PaceLLM: Brain-Inspired Large Language Models for Long-Context Understanding
Kangcong Li, Peng Ye, Chongjun Tu, Lin Zhang, Chunfeng Song, Jiamin Wu, Tao Yang, Qihao Zheng, Tao Chen
TL;DR
PaceLLM introduces brain-inspired mechanisms to address long-context challenges in LLMs by adding an Activation Memory Bank that mimics persistent working-memory activity and a Cortical Expert clustering scheme that reorganizes FFN weights into semantically coherent modules. The method operates training-free and is compatible with existing architectures, achieving notable gains on long-context benchmarks and extending usable context to 200K tokens in NIAH. Key contributions include a detailed AMB retrieval/update strategy with cosine similarity memory lookups and a constrained KMeans-based FFN reorganization that preserves inference compatibility. The resulting approach improves coherence and cross-token dependencies without extensive retraining, offering a practical, generalizable path to stronger long-context understanding with interpretable internal structure.
Abstract
While Large Language Models (LLMs) demonstrate strong performance across domains, their long-context capabilities are limited by transient neural activations causing information decay and unstructured feed-forward network (FFN) weights leading to semantic fragmentation. Inspired by the brain's working memory and cortical modularity, we propose PaceLLM, featuring two innovations: (1) a Persistent Activity (PA) Mechanism that mimics prefrontal cortex (PFC) neurons' persistent firing by introducing an activation-level memory bank to dynamically retrieve, reuse, and update critical FFN states, addressing contextual decay; and (2) Cortical Expert (CE) Clustering that emulates task-adaptive neural specialization to reorganize FFN weights into semantic modules, establishing cross-token dependencies and mitigating fragmentation.

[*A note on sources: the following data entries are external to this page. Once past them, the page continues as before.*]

File: flow/config.mk
export PLATFORM = sky130hd
export DESIGN_NAME = deaggregator
export DESIGN_NICKNAME = deaggregator
export VERILOG_FILES = /design/flow/design.v
export SDC_FILE = /design/flow/constraint.sdc
export NUM_CORES = 4
export LEC_CHECK = 1
export CORE_UTILIZATION = 30
File: flow/constraint.sdc
current_design deaggregator

set clk_period 3.0
set clk_io_pct 0.2

create_clock -name clk0 -period $clk_period [get_ports {clk}]

set non_clock_inputs [all_inputs -no_clocks]
set_input_delay [expr $clk_period * $clk_io_pct] -clock clk0 $non_clock_inputs
set_output_delay [expr $clk_period * $clk_io_pct] -clock clk0 [all_outputs]
==> /design/flow/design.v <==
module aggregator
#(
  parameter DATA_WIDTH = 16,
  parameter FETCH_WIDTH = 4
)
(
  input clk,
  input rst_n,
  input [DATA_WIDTH - 1 : 0] sender_data,
  input sender_empty_n,
  output sender_deq,
  output [FETCH_WIDTH*DATA_WIDTH - 1 : 0] receiver_data,
  input receiver_full_n,
  output reg receiver_enq
);
  localparam COUNTER_WIDTH = $clog2(FETCH_WIDTH);
  reg [COUNTER_WIDTH - 1 : 0] count_r;
  reg [DATA_WIDTH - 1 : 0] receiver_data_unpacked [FETCH_WIDTH - 1 : 0]; 
  assign sender_deq_w = rst_n && sender_empty_n && receiver_full_n;
  assign sender_deq = sender_deq_w;
  genvar i;
  generate
    for (i = 0; i < FETCH_WIDTH; i++) begin: unpack
      assign receiver_data[(i + 1)*DATA_WIDTH - 1 : i*DATA_WIDTH] = receiver_data_unpacked[i];
    end
  endgenerate
  always @ (posedge clk) begin
    if (rst_n) begin
      if (sender_deq_w) begin
        receiver_data_unpacked[count_r] <= sender_data;
        count_r <= (count_r == FETCH_WIDTH - 1) ? 0 : count_r + 1;
        receiver_enq <= (count_r == FETCH_WIDTH - 1); 
      end else begin
        receiver_enq <= 0;
      end
    end else begin
      receiver_enq <= 0;
      count_r <= 0;
    end
  end
endmodule
==> /design/flow/run.sh <==
#!/bin/bash
# OpenROAD 26Q1-2900-gdf79404cd8, Yosys 0.63+post, stock flow scripts
make -C /OpenROAD-flow-scripts/flow DESIGN_CONFIG=/design/flow/config.mk WORK_HOME=/design/flow/orfs finish
==> /design/flow/config.mk <==
export PLATFORM = sky130hd
export DESIGN_NAME = aggregator
export DESIGN_NICKNAME = aggregator
export VERILOG_FILES = /design/flow/design.v
export SDC_FILE = /design/flow/constraint.sdc
export NUM_CORES = 4
export LEC_CHECK = 1
export CORE_UTILIZATION = 30
==> /design/flow/constraint.sdc <==
current_design aggregator

set clk_period 4.3
set clk_io_pct 0.2

create_clock -name clk0 -period $clk_period [get_ports {clk}]

set non_clock_inputs [all_inputs -no_clocks]
set_input_delay [expr $clk_period * $clk_io_pct] -clock clk0 $non_clock_inputs
set_output_delay [expr $clk_period * $clk_io_pct] -clock clk0 [all_outputs]
==> flow_metrics.py <==
# Auto-generated metrics
metrics = {
    "clocking": {
        "cts_tree": "done",
        "cts_buffers": 9,
        "htree_levels": 3,
        "clkTransAtPathRegs_ns": 0.06,
        "clock_latency_ns": 0.32,
        "holdBufCountCts": 0,
        "clock_path_buffers": 2,
        "cts-resized-gates": 0,
        "cts_setup_buffers": 0,
        "clockRootBuffer": "clkbuf_8",
        "cts.sink_count": 67,
    },
    "layout": {
        "areaGrowthSynthToFinish_pct": 52.7,
        "drive_gt1_share_pct": 6.45,
    },
    "critical_path": {
        "reg2regPathDepth": 3,
        "cp_num_cells": 3,
        "critPathMaxFanout": 6,
        "crit_chain": "clkdlybuf4s50_1 -> and3_4 -> clkdlybuf4s50_1",
        "crit_path_max_incr_delay_ns": 0.55,
        "end_kind": "primary output",
        "crit_arrival_ns": 2.09,
        "critPathBufInv": 2,
        "cp-start-kind": "primary input",
        "path_class": "in2out",
        "path_common_cell": "clkdlybuf4s50_1",
        "cp_top_family": "buffers and inverters",
        "crit_slowest_cell": "clkdlybuf4s50_1",
        "cp_data_required_time_ns": 3.44,
    },
    "hold_path": {
        "hp-class": "reg2reg",
        "holdPathStages": 2,
    },
    "logic_synthesis": {
        "edf_count": 64,
        "synth_top_flop_cell": "edfxtp_1",
        "synth_top_cell_by_area": "edfxtp_1",
        "synth_area_um2": 2130,
        "synth_warnings": 2,
        "yosys_cells": 85,
        "synth.avg_cell_area_um2": 25.1,
        "async_reset_ff_share_pct": 0,
        "ys_area_um2": 2130,
        "syn_inst": 85,
        "top_cell_area_share_pct": 90.1,
        "synth.top_cells.by_count": "edfxtp_1 (64), and2_1 (4), ha_1 (4)",
        "yosys.stat.seqShare_pct": 92.9,
        "yosysUniqueCellTypes": 11,
        "synth_dominant_cell_count": "edfxtp_1",
        "ys.flops": 67,
        "topCellsByArea": "edfxtp_1 (90%), dfxtp_1 (2.8%), ha_1 (2.3%)",
    },
    "grt": {
        "grt_pass1_wl_mm": 5.95,
        "grt_max_degree": 17,
        "met1_usage_pct": 18.3,
        "overflow": 0,
        "grtUsageMet3_pct": 7.05,
        "grt_use_met2_pct": 15.2,
        "antenna_found_initial": 0,
        "grt_pass1_vias": 1157,
        "grt.total_usage_pct": 11.7,
        "top_usage_layer": "met1",
    },
    "detailed_routing": {
        "drtPass1Iterations": 4,
        "wl_mm": 3.98,
        "via_per_inst": 4.02,
        "post-route-drc-count": 0,
        "drtAntennaViolNets": 0,
        "vias": 1133,
        "n_antenna_cell": 0,
        "post_drt_wl_per_cell_um": 14.1,
        "drtIter0Drc": 39,
    },
    "sta": {
        "fin_ws_ns": 1.35,
        "tns_ns": 0,
        "worst_slew_pin_slew_ns": 0.852,
        "fin_worst_skew_ns": 0.00364,
        "fin_hold_ws_ns": 0.669,
        "finalMaxSlewViolations": 0,
        "finalSetupViolCount": 0,
        "max_freq_mhz": 339,
        "min_period_over_period_pct": 68.7,
        "relSlewSlack_pct": 43.2,
        "rsz0062_at_grt": "no",
        "min_period_ns": 2.95,
        "hold_viol": 0,
    },
    "floorplanning": {
        "die-area_um2": 7450,
        "dieWidth_um": 86.3,
        "num_io_pins": 86,
        "fp-utilization_pct": 31.2,
        "rows": 30,
        "core_um2": 6830,
        "die_y_um": 86.3,
    },
    "outcome": {
        "status": "complete, no violations",
    },
    "placed_design": {
        "post-place-ws_ns": 1.36,
        "port_buffers": 85,
        "dp_hpwl_mm": 2.66,
        "gp_congestion": 0.731,
    },
    "job": {
        "tool_warnings": 28,
        "drv_cap": 0,
    },
    "pwr": {
        "peakVddDrop_mv": 0.234,
        "pwr_density_cell_nw_per_um2": 360,
        "power_leakage_nw": 1.09,
    },
}
cell families after synthesis:
group,after synthesis,synth area share (%)
compound gates,4,1.41
fa+ha+maj,4,2.35
buf+inv,2,0.352
flops,67,92.9
simple gates,8,2.99
per-stage QoR:
step	total power, mW	util (%)	instances	instance area (um2)
after floorplan	0.744	-	85	2130
after CTS	1.19	47.7	282	3260
after global placement	0.782	45.4	266	3100
after global routing	1.22	47.7	282	3260
after detailed placement	0.783	45.4	266	3100
final	1.17	47.7	282	3260
layout make-up:
cell class                      instances  area [um2]
Clock buffer                           12         135
Clock inverter                          4        17.5
Fill cell                             590        3570
Inverter                                2        7.51
Multi-Input combinational cell         16         144
Sequential cell                        67        1980
Tap cell                               96         120
Timing Repair Buffer                   85         851
worst paths after layout:
check,start,to,slack [ns]
worst min register to register,count_r[1],count_r[1],0.67
worst max-delay path,receiver_full_n,sender_deq,1.35
worst min-delay path,count_r[1],count_r[1],0.67
worst max register to register,count_r[1],receiver_data_unpacked[1][2],2.66
state kept, by name (all words and copies together), names as in the netlist:
signal                  cells
count_r                     2
receiver_data_unpacked     64
receiver_enq                1
power by group:
| group | leakage [nW] | internal [mW] | switching, mW |
|---|---|---|---|
| sequential | 0.603 | 0.723 | 0.00282 |
| combinational | 0.405 | 0.0277 | 0.0157 |
| clock | 0.0792 | 0.204 | 0.199 |
| total | 1.09 | 0.954 | 0.217 |
placed cells by master, fill, tap and decap left out:
cell / count
clkdlybuf4s50_1: 85
edfxtp_1: 64
clkbuf_8: 9
and2_1: 4
ha_1: 4
clkbuf_1: 3
dfxtp_1: 3
inv_1: 2
a21boi_0: 2
o21a_1: 2
clkinv_1: 2
clkinv_2: 2
and3_4: 1
and4_1: 1
and4bb_1: 1
and3_1: 1
worst register-to-register path, stage by stage, from the launching register on:
cell	delay (ns)
dfxtp_1	0.34
inv_1	0.09
ha_1	0.14
and4_1	0.70
routing by layer:
layer | share of wire, % | wire length, um
met1 | 42 | 1680
met5 | 0 | 0
met4 | 1.3 | 51
met2 | 43 | 1730
met3 | 13 | 522
Power and IR drop assume default switching activity.
`run.sh`:
```
#!/bin/bash
# OpenROAD 26Q1-2900-gdf79404cd8, Yosys 0.63+post, stock flow scripts
make -C /OpenROAD-flow-scripts/flow DESIGN_CONFIG=/design/flow/config.mk WORK_HOME=/design/flow/orfs finish
```
`config.mk`:
```
export PLATFORM = sky130hd
export DESIGN_NAME = timer
export DESIGN_NICKNAME = timer
export VERILOG_FILES = /design/flow/design.v
export SDC_FILE = /design/flow/constraint.sdc
export NUM_CORES = 4
export LEC_CHECK = 1
export CORE_UTILIZATION = 30
```
`constraint.sdc`:
```
current_design timer

set clk_period 15.2
set clk_io_pct 0.2

create_clock -name clk0 -period $clk_period [get_ports {clk}]

set non_clock_inputs [all_inputs -no_clocks]
set_input_delay [expr $clk_period * $clk_io_pct] -clock clk0 $non_clock_inputs
set_output_delay [expr $clk_period * $clk_io_pct] -clock clk0 [all_outputs]
```
`design.v`:
```
module timer (
    input logic clk,
    input logic rst,
	input logic [31:0]   addr_in,  
	input logic [31:0]   data_in,  
	input logic          wr_in,    
	input logic          rd_in,    
	output logic 	     rd_valid_out,  
	output logic [31:0]  data_out  
);
logic [31:0] config_reg;
logic [31:0] lo_reg;
logic [31:0] hi_reg;
logic [31:0] loadlo_reg;
logic [31:0] loadhi_reg;
logic load_triggered;
always_ff @(posedge clk) begin
        load_triggered <= 1'b0;
        if ((addr_in[31:16] == 16'h3FF5) & wr_in) begin
                case(addr_in[15:0])
                        16'hF000: config_reg <= data_in;
                        16'hF020: begin
                                load_triggered <= 1'b1;               
                        end
                        default: begin
                        end
                endcase
        end
        if (rst) begin
                config_reg <= 32'd0;
        end
end
always_ff @(posedge clk) begin
        rd_valid_out <= rd_in;
        if ((addr_in[31:16] == 16'h3FF5) & rd_in) begin
                case(addr_in[15:0])
                        16'hF000: begin 
                                data_out <= config_reg;
                        end
                        default: begin
                        end
                endcase
        end
        if(rst) begin
                data_out <=32'd0;
                rd_valid_out <= 1'b0;
        end
end
endmodule
```
==> design notes <==
The run finished with clean final reports. The run gives 8810 µm² as the area of the core. Setup repair after global routing left no endpoint under its margin. In this run the horizontal extent of the chip is 97.9 µm. The part of the power in combinational logic came out at 0.078. The number of cells in the yosys synthesis report came out at 257. The synthesis stat section lists a flop and latch total of 65. The tools report the overall via count from detail_route as 2037. Total power normalized to cell area comes to 84.9 nW/µm². With the final critical-path share of the clock period at 0.342, the number of buffer and inverter stages on the critical path is 2. The final tally of hold violations is 0.

According to the timing report, the arrival time at the worst endpoint equals 5.40 ns. In the final routed layout, each cell accounts on average for 12.1 µm. The power report lists cell-internal power as 0.274 mW. The maximum operating frequency came out at 0.192 GHz. In this run the core area contains 34 standard-cell rows. The switching part of the total power came out at 0.197. For reference, the final report shows the max-slew violation count at 0.

For the total setup buffers inserted after CTS, the log shows 0. The fraction of layout instances using a drive strength above 1 is 0.0613. The commonest cells after synthesis are sky130_fd_sc_hd__nand2b_1 (96), sky130_fd_sc_hd__dfxtp_1 (65), sky130_fd_sc_hd__mux2i_1 (64), sky130_fd_sc_hd__clkbuf_1 (10). The cell area that synthesis handed to floorplanning was 2760 µm².

The total overflow left after global routing is 0. The tools report the relative slew slack as 0.532. TritonCTS built the clock tree. Yosys attributes the largest share of cell area to sky130_fd_sc_hd__dfxtp_1 (47%), sky130_fd_sc_hd__mux2i_1 (23%), sky130_fd_sc_hd__nand2b_1 (22%), sky130_fd_sc_hd__clkbuf_1 (1.4%), sky130_fd_sc_hd__buf_6 (1.2%). Setup total negative slack on the finished layout was measured at 0 ns. The number of hold buffers added after CTS was 0. In the final run the clock tree shows a worst skew of 0.00785 ns. The via count of the first global-routing pass was 1998; the maximum net fanout on the critical path was 26.

Cell class contributing the biggest share of worst-path delay: simple AND/OR/NAND/NOR gates. Including well taps, the total number of placed cells is 452. The overall die size recorded for this design is 9580 µm².

Once detail routing completed, the nets flagged for antenna violations numbered 0. The run gives 0 as the initial antenna violation count. The synthesized netlist contains 17 unique library cells. The type of the worst setup path was in -> reg. For the initial standard-cell utilization of the core, the log shows 0.313. The logs give a warning total of 25. The clock net in this run drives a total of 65 sinks.

Per the placement log, port buffering inserted 100 buffers. In the final report, the number of endpoints failing setup comes to 0. At the pin with the least slew margin, the transition time is 0.701 ns.

The tightest min-delay check is of the reg -> reg type. Summed over all nets, the switching power comes to 0.0674 mW. The number of DRC violations after detailed routing is 0. Share of the synthesized area in the top cell type: 0.472. The most used flip-flop cell is sky130_fd_sc_hd__dfxtp_1. According to the report, the first pass of detailed routing completed in 22 iterations. The fraction of registers with async set or reset after synthesis was 0.

The slowest stage of the critical path belongs to the cell sky130_fd_sc_hd__or4_4. The finished layout holds 467 standard cells, fillers aside. Yosys mapped a number of flops with a built-in enable equal to 0. The script logs the ratio of routed vias to standard cells as 4.36. The timing report gives the biggest stage delay along the critical path as 0.56 ns.

Looking at the clock tree report, the maximum root-to-sink buffer count equals 2. The stat command in Yosys gives a chip area of 2760 µm². The run gives 9 for the number of buffers created by CTS. The worst setup path is launched from an input port. Per the run report, area growth between synthesis and finish was 45.8%. For this run the top cell type by instance count after synthesis was sky130_fd_sc_hd__nand2b_1.

STA classifies the critical path endpoint as a register. The sequential fraction of the synthesis area came out at 0.472. The tree is rooted in a sky130_fd_sc_hd__clkbuf_8. Summed over all instances, the cell type with the most area after synthesis is sky130_fd_sc_hd__dfxtp_1.

The utilization of the core after routing was 0.457. The number of warnings reported in the yosys synthesis log is 1. The vertical die dimension reported for this design is 97.9 µm. The global routing usage summed across all routing layers was 0.125; the minimum clock period was 5.20 ns.

The critical path endpoint has a required time of 15.40 ns. Listed in order, past its start point the critical path passes clkdlybuf4s50_1, or4b_1, or4_4, or3_2, buf_4, mux2i_1. The total wire length came out at 5.63 mm. In this run the mean area of a mapped cell was 10.7 µm².

Count of maximum capacitance violations: 0. The run gives 101 as the count of pins on the block boundary. The wire length of the first global-routing pass is 9.52 mm.

Leakage component of the power: 1.53 nW. The part of the total power dissipated in sequential elements is 0.499. Routability-driven placement finished with a final weighted congestion of 0.753. The logs give 0.33 ns for the worst-skew pair later-pin latency and 65 for the number of DRC violations after detailed-routing iteration 0.

On the worst setup and hold paths after CTS, the clock-pin slew comes to 0.07 ns. Note, the detailed placer reported a final HPWL of 3.65 mm. For the maximum number of pins on one net before global-route repair, the log shows 98. The most critical hold endpoint after final layout shows a slack of 0.474 ns. The repair_antennas step left the layout with diodes totalling 0. With the quantity of gates resized following cts at 0, the worst vdd rail ir drop is 50.8 µV. The relative contribution of the clock network to total power is 0.422. The run gives 257 for the number of cells produced by synthesis.

In this run the number of H-tree levels came out at 3.
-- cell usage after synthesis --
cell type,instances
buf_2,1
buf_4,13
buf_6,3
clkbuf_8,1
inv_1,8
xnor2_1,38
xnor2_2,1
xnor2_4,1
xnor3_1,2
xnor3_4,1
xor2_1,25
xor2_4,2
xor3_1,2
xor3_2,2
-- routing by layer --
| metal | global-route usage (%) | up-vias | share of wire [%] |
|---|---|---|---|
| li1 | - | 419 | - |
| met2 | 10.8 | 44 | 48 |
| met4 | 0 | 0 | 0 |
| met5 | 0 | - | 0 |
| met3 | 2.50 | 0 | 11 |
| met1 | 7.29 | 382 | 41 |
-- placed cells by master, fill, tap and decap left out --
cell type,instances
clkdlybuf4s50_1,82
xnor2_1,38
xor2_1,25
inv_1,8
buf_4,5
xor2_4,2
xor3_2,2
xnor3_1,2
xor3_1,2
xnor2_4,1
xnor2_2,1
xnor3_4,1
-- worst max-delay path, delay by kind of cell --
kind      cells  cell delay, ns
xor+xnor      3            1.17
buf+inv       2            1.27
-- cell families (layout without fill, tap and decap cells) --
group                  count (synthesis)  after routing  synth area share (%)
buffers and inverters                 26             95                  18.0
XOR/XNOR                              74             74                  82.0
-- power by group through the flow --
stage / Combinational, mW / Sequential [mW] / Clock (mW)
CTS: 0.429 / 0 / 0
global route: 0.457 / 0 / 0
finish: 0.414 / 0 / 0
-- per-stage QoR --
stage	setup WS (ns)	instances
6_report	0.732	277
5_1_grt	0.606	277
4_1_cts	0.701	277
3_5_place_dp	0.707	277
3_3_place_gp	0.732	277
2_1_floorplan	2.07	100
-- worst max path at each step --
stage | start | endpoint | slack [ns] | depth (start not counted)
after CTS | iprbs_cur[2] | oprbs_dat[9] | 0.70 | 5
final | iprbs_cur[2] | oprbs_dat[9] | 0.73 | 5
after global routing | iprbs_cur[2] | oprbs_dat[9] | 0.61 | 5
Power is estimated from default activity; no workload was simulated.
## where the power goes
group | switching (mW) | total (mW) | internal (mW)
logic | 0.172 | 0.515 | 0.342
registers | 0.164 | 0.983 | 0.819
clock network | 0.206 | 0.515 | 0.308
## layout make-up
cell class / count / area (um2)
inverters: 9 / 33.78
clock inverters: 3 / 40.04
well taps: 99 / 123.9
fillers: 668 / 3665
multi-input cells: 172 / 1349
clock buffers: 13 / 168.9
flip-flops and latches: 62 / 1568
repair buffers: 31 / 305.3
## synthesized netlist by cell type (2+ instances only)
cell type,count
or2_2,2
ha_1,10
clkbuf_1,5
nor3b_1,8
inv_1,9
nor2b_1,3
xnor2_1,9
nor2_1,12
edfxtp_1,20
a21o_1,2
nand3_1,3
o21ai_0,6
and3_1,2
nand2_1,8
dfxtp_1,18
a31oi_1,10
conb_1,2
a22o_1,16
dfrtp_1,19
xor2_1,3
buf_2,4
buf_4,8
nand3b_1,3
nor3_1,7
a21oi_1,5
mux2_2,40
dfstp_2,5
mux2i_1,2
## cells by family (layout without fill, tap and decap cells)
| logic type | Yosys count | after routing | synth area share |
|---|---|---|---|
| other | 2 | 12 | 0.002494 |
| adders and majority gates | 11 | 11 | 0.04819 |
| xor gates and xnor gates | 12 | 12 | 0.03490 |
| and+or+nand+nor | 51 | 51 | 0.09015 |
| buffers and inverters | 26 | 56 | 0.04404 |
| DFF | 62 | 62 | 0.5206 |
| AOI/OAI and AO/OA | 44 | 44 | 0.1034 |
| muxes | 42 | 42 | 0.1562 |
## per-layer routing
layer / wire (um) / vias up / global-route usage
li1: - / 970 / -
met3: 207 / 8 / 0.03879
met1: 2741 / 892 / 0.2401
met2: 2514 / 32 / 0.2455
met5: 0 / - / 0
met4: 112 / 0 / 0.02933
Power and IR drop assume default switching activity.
[run.sh]
#!/bin/bash
# OpenROAD 26Q1-2900-gdf79404cd8, Yosys 0.63+post, stock flow scripts
make -C /OpenROAD-flow-scripts/flow DESIGN_CONFIG=/design/flow/config.mk WORK_HOME=/design/flow/orfs finish
[config.mk]
export PLATFORM = sky130hd
export DESIGN_NAME = traffic_light_controller_with_display
export DESIGN_NICKNAME = traffic_light_controller_with_display
export VERILOG_FILES = /design/flow/design.v
export SDC_FILE = /design/flow/constraint.sdc
export NUM_CORES = 4
export LEC_CHECK = 1
export CORE_UTILIZATION = 30
[constraint.sdc]
current_design traffic_light_controller_with_display

set clk_period 3.2
set clk_io_pct 0.2

create_clock -name clk0 -period $clk_period [get_ports {clk}]

set non_clock_inputs [all_inputs -no_clocks]
set_input_delay [expr $clk_period * $clk_io_pct] -clock clk0 $non_clock_inputs
set_output_delay [expr $clk_period * $clk_io_pct] -clock clk0 [all_outputs]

Extensive evaluations show that PaceLLM achieves 6% improvement on LongBench's Multi-document QA and 12.5-17.5% performance gains on Infinite-Bench tasks, while extending measurable context length to 200K tokens in Needle-In-A-Haystack (NIAH) tests. This work pioneers brain-inspired LLM optimization and is complementary to other works. Besides, it can be generalized to any model and enhance their long-context performance and interpretability without structural overhauls.